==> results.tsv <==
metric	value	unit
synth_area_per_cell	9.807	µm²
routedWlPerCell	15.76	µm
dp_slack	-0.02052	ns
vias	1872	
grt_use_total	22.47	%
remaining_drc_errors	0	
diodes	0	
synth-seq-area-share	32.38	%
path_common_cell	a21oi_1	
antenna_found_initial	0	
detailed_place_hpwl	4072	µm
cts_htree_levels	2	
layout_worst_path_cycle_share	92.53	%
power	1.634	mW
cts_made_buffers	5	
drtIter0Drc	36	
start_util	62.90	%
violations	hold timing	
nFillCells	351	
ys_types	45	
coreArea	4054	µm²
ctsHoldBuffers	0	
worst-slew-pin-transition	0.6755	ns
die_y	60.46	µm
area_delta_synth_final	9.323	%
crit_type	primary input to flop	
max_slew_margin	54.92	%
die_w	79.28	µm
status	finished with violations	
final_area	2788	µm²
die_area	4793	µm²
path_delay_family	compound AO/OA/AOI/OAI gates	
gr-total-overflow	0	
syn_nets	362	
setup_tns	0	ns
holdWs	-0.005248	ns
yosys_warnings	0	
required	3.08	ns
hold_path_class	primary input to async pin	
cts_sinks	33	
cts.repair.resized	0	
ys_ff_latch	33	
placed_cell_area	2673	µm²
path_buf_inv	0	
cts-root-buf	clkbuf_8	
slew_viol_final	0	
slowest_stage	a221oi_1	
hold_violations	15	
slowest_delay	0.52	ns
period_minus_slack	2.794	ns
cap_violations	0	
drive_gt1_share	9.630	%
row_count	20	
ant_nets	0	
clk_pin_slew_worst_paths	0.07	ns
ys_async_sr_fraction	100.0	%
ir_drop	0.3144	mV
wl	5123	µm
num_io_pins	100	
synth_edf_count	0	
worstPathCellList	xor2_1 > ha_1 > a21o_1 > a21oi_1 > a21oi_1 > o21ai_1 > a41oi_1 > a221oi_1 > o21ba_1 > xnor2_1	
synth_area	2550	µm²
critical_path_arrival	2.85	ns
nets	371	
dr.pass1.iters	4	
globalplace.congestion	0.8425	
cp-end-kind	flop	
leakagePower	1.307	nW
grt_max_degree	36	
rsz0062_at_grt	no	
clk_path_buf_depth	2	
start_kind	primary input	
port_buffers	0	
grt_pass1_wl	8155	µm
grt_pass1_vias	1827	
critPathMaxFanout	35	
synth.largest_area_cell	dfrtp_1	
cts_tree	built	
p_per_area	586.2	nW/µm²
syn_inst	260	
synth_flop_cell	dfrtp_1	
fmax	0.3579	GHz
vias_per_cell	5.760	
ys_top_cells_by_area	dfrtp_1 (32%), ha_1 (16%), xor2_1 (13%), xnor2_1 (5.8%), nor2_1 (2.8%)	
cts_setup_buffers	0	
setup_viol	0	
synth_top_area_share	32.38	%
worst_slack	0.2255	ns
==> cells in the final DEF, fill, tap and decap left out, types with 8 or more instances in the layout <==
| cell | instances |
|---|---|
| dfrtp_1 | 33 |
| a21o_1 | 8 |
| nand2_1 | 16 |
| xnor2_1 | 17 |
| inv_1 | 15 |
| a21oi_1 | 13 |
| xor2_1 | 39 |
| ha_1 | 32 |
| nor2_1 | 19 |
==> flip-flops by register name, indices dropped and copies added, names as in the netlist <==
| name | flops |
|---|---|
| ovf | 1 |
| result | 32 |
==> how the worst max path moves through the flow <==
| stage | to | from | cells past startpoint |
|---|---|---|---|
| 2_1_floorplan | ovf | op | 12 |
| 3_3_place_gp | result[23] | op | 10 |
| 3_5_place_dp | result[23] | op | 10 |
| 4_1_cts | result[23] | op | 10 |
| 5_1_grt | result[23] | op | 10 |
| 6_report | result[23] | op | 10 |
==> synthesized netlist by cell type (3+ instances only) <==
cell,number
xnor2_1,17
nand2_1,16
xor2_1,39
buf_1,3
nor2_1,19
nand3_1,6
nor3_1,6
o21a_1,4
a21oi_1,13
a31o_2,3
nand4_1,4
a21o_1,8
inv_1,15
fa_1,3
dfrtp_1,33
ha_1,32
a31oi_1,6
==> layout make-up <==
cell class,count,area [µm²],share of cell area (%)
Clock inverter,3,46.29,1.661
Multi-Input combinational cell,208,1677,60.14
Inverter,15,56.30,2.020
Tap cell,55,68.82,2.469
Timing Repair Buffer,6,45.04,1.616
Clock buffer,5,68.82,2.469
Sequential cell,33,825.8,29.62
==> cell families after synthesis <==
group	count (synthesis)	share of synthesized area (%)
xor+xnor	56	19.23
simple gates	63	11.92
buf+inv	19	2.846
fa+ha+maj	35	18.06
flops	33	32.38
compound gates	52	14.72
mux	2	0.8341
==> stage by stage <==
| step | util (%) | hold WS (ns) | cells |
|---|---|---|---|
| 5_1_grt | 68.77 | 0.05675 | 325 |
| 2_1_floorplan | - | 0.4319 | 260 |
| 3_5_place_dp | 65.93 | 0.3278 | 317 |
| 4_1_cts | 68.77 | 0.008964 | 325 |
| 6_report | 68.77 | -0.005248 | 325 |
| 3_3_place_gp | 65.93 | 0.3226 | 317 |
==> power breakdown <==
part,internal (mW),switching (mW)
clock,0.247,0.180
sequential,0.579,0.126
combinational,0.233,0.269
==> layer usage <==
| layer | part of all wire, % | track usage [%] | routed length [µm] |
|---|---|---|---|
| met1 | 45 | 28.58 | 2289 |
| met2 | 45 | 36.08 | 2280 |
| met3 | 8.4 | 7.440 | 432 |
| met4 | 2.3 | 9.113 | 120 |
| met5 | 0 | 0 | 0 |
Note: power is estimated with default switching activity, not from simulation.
-- -- --
§ **Exercise aim**: A verbatim copy of the listing above, starting from the line with "0.008964 | 325 |" and running to its last line, is the only output needed.

§ **Result of this exercise**:
| 4_1_cts | 68.77 | 0.008964 | 325 |
| 6_report | 68.77 | -0.005248 | 325 |
| 3_3_place_gp | 65.93 | 0.3226 | 317 |
==> power breakdown <==
part,internal (mW),switching (mW)
clock,0.247,0.180
sequential,0.579,0.126
combinational,0.233,0.269
==> layer usage <==
| layer | part of all wire, % | track usage [%] | routed length [µm] |
|---|---|---|---|
| met1 | 45 | 28.58 | 2289 |
| met2 | 45 | 36.08 | 2280 |
| met3 | 8.4 | 7.440 | 432 |
| met4 | 2.3 | 9.113 | 120 |
| met5 | 0 | 0 | 0 |
Note: power is estimated with default switching activity, not from simulation.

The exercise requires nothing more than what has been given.